(Collected data)
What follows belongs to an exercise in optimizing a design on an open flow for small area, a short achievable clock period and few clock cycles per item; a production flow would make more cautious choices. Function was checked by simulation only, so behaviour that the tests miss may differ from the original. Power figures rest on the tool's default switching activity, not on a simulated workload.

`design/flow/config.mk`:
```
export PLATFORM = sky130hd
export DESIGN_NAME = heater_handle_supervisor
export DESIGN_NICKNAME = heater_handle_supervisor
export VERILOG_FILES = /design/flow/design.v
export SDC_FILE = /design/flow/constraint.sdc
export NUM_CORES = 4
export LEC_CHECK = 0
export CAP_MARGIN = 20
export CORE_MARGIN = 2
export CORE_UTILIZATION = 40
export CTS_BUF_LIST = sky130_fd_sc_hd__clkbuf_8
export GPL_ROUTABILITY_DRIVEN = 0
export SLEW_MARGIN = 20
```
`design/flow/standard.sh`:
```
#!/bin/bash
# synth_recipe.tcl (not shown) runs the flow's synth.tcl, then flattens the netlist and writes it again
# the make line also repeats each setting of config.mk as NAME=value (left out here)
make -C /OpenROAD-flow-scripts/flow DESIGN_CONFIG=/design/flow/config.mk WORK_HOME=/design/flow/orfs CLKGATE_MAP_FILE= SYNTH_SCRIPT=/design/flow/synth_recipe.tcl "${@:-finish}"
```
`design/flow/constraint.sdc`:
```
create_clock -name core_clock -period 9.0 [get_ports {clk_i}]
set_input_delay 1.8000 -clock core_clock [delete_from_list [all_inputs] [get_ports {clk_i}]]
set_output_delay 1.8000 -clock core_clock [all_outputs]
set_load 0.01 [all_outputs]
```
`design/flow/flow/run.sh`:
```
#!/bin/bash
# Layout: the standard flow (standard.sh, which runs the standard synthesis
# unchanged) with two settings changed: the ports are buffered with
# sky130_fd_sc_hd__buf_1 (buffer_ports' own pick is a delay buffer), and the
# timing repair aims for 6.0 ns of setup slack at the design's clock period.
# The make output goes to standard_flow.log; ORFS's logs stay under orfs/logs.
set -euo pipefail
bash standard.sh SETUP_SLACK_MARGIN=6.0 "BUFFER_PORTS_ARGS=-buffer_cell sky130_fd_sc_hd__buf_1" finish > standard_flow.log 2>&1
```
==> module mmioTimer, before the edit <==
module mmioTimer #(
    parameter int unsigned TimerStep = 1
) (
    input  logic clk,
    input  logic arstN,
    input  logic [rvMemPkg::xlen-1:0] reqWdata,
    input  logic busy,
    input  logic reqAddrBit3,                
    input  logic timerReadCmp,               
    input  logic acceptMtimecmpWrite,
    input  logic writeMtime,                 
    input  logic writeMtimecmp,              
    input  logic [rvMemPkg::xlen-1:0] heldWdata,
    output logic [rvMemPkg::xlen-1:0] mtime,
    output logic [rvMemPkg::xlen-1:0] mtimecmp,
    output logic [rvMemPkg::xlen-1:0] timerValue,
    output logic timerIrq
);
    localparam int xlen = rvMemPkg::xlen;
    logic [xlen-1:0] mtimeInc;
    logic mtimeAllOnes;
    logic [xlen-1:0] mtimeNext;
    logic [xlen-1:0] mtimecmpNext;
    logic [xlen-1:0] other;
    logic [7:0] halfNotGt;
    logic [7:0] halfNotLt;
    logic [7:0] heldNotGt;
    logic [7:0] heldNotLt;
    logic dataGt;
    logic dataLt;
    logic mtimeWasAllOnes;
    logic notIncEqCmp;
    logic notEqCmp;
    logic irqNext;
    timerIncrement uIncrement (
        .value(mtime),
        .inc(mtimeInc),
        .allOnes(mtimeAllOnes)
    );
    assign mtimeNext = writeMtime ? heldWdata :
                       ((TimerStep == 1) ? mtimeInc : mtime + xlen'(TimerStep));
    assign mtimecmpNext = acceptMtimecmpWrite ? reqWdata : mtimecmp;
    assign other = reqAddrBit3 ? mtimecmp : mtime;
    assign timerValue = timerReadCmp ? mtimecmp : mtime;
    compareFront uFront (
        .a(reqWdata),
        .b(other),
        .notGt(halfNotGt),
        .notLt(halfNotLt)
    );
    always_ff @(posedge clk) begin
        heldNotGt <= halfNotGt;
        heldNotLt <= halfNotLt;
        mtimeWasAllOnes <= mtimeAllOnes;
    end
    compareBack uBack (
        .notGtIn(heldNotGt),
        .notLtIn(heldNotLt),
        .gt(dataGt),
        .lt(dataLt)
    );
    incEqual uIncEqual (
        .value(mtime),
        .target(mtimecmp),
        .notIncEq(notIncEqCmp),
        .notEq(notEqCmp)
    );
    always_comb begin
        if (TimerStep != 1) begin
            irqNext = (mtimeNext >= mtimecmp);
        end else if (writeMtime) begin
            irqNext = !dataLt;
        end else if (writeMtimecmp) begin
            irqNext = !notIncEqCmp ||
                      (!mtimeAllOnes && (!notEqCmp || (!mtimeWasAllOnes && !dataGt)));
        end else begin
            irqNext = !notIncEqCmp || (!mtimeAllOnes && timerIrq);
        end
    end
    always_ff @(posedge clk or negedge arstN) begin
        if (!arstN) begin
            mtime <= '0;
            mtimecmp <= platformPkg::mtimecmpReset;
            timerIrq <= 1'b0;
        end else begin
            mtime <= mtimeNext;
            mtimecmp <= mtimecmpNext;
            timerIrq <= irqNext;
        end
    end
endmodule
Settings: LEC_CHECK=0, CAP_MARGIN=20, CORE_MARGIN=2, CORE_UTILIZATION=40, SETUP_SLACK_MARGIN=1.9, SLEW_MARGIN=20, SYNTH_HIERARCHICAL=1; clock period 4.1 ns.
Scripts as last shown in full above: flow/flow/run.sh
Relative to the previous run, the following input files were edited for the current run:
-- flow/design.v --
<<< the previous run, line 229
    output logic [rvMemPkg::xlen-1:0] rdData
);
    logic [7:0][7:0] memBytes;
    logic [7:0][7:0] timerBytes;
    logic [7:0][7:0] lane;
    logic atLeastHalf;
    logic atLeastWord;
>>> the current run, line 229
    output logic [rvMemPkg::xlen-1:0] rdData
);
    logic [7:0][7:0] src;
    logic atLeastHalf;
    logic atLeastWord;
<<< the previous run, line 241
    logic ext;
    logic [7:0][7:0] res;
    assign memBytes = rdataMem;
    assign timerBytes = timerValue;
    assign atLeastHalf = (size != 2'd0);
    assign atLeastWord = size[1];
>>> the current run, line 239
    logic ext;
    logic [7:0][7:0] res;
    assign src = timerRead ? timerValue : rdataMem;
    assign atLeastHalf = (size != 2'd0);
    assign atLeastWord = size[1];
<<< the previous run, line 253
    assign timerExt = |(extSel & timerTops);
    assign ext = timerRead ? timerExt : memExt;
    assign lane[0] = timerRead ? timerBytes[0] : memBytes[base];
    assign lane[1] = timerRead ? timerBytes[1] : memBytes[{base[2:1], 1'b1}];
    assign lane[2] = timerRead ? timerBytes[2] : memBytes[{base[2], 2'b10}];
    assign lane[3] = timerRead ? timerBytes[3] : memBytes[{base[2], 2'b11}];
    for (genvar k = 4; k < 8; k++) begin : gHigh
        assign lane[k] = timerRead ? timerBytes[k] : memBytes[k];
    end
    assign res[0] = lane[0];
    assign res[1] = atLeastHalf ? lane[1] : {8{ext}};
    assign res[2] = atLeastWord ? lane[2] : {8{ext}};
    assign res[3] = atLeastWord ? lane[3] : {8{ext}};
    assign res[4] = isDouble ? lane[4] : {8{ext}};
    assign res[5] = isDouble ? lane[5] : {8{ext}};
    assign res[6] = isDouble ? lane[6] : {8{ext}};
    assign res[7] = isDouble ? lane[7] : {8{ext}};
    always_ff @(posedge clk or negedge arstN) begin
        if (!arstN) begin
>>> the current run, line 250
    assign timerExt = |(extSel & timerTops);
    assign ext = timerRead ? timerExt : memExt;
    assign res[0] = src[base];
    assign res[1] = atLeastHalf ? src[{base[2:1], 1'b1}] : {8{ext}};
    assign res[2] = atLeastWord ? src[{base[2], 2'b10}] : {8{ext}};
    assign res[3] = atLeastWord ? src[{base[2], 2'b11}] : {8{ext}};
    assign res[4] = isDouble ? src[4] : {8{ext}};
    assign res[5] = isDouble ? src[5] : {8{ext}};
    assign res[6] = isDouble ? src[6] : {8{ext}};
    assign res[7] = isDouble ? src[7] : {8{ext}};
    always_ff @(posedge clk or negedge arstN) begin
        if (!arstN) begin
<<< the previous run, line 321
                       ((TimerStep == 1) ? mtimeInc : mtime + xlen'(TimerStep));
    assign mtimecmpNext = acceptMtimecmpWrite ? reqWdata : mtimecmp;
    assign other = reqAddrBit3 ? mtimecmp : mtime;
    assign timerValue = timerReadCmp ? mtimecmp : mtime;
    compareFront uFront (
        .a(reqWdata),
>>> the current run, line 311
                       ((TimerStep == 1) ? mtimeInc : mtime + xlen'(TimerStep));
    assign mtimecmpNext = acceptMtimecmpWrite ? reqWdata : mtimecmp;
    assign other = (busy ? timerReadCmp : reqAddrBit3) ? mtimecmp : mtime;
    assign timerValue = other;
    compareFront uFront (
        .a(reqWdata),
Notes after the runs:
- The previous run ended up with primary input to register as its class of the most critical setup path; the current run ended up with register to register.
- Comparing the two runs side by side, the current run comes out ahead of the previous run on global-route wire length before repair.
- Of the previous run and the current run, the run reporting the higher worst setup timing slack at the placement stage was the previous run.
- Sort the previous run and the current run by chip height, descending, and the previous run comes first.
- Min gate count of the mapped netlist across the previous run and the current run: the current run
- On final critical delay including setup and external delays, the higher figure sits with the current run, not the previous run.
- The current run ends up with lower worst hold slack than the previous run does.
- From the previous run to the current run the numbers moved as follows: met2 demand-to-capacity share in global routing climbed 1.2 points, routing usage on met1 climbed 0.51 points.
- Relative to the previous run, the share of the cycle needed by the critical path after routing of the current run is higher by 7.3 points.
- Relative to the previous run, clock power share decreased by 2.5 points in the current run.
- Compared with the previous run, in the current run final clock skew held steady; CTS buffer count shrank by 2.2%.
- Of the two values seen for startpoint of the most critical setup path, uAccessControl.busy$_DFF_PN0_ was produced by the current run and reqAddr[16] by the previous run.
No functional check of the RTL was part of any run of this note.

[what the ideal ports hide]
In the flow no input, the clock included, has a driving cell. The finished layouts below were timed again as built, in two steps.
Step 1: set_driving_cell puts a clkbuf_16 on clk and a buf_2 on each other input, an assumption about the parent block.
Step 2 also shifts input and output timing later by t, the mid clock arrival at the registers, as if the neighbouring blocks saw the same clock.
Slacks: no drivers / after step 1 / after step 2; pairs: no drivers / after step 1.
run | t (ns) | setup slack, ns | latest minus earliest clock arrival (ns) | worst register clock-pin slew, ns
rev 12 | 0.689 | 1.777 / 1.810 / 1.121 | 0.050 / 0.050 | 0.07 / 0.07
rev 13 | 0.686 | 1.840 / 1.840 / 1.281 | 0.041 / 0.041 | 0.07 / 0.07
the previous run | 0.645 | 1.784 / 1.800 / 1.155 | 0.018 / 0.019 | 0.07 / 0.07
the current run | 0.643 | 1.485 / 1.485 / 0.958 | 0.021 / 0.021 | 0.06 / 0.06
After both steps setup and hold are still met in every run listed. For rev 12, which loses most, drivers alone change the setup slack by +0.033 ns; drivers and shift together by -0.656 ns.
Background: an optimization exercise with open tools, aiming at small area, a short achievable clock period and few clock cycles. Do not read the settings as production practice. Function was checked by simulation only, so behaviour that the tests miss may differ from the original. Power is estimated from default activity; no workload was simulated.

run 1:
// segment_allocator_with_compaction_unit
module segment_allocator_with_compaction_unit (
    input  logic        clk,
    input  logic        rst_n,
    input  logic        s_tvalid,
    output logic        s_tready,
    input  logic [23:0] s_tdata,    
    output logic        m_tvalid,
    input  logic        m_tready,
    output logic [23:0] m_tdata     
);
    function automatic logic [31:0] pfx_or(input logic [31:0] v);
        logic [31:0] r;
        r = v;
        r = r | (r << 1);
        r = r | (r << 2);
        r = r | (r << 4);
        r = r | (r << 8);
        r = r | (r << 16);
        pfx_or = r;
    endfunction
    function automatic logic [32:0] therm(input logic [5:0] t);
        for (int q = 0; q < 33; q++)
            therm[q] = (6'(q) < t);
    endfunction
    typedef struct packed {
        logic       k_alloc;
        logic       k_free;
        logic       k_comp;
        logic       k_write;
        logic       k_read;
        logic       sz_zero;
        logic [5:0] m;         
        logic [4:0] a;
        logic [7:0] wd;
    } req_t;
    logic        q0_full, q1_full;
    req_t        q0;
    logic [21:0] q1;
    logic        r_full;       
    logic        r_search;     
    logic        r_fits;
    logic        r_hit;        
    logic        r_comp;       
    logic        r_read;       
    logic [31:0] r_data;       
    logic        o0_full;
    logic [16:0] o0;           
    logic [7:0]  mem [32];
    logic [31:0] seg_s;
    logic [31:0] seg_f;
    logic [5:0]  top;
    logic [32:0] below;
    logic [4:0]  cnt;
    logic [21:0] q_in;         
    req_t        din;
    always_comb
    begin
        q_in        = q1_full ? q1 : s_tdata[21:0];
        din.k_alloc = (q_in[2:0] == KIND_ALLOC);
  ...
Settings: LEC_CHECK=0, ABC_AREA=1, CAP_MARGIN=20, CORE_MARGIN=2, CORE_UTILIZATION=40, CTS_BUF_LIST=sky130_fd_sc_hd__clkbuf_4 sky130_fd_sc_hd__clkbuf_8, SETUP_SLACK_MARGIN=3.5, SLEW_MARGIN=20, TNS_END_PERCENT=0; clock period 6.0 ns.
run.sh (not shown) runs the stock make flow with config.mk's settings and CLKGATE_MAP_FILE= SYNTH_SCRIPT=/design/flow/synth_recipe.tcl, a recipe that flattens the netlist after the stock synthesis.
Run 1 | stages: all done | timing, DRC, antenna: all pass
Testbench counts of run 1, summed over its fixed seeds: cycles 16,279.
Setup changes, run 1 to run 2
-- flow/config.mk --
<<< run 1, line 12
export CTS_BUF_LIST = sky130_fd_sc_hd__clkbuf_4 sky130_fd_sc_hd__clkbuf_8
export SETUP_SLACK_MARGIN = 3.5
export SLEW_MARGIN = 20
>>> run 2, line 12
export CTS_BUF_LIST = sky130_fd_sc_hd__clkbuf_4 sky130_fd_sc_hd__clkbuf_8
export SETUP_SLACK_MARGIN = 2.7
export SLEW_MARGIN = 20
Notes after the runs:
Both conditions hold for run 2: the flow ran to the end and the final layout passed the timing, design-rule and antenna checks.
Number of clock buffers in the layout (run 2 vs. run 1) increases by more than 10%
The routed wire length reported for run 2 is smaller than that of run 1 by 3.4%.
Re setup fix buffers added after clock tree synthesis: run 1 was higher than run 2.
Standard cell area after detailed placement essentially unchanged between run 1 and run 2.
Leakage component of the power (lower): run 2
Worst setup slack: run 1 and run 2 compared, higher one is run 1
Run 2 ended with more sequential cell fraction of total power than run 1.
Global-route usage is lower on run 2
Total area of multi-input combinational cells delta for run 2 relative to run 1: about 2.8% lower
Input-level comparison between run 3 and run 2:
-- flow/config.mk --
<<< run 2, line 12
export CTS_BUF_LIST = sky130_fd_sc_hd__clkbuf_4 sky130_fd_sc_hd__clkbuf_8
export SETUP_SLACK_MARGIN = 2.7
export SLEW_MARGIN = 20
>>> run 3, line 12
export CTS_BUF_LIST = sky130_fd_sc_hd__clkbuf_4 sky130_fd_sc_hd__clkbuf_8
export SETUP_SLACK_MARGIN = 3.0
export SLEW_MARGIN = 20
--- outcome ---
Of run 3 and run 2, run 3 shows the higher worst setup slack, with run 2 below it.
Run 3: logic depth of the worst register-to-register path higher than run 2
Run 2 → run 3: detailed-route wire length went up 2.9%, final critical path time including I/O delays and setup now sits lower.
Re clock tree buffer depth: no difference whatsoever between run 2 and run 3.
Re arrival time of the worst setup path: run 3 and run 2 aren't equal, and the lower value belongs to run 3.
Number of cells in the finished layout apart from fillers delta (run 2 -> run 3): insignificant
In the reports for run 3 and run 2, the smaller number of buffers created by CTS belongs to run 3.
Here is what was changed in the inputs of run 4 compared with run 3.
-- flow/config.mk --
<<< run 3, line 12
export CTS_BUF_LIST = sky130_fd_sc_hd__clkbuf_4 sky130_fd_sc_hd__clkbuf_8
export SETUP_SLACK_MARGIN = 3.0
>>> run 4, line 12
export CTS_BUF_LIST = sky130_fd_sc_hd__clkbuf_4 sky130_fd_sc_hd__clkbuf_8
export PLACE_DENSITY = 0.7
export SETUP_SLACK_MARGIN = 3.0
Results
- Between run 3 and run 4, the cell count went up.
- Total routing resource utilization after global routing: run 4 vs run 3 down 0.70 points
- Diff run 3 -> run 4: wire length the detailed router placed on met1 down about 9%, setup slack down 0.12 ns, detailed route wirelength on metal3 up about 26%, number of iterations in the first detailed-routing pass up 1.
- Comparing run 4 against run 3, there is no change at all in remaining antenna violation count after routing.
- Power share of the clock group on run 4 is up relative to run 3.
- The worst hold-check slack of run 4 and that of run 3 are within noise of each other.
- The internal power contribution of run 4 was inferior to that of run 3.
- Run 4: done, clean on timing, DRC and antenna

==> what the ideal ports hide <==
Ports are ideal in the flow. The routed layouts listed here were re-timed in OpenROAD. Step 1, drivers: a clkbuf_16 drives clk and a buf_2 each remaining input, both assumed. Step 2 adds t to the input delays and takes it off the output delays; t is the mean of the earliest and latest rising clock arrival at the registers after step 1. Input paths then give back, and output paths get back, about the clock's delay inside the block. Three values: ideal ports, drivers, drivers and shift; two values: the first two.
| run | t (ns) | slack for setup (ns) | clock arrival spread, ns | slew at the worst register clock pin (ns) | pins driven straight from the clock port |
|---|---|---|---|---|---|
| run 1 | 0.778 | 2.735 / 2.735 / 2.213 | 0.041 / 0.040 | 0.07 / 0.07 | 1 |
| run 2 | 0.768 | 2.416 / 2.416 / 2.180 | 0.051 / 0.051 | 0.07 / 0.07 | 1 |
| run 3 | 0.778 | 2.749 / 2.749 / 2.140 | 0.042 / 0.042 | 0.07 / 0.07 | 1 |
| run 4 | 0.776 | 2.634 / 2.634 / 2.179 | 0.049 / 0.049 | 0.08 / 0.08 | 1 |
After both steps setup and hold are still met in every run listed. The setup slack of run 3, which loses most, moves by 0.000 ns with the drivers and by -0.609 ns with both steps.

_Problem description_:
All lines above from the one with "Step 2 also" to the one with "the current run |", inclusive, should be copied exactly, and no other lines.

_Response_:
Step 2 also shifts input and output timing later by t, the mid clock arrival at the registers, as if the neighbouring blocks saw the same clock.
Slacks: no drivers / after step 1 / after step 2; pairs: no drivers / after step 1.
run | t (ns) | setup slack, ns | latest minus earliest clock arrival (ns) | worst register clock-pin slew, ns
rev 12 | 0.689 | 1.777 / 1.810 / 1.121 | 0.050 / 0.050 | 0.07 / 0.07
rev 13 | 0.686 | 1.840 / 1.840 / 1.281 | 0.041 / 0.041 | 0.07 / 0.07
the previous run | 0.645 | 1.784 / 1.800 / 1.155 | 0.018 / 0.019 | 0.07 / 0.07
the current run | 0.643 | 1.485 / 1.485 / 0.958 | 0.021 / 0.021 | 0.06 / 0.06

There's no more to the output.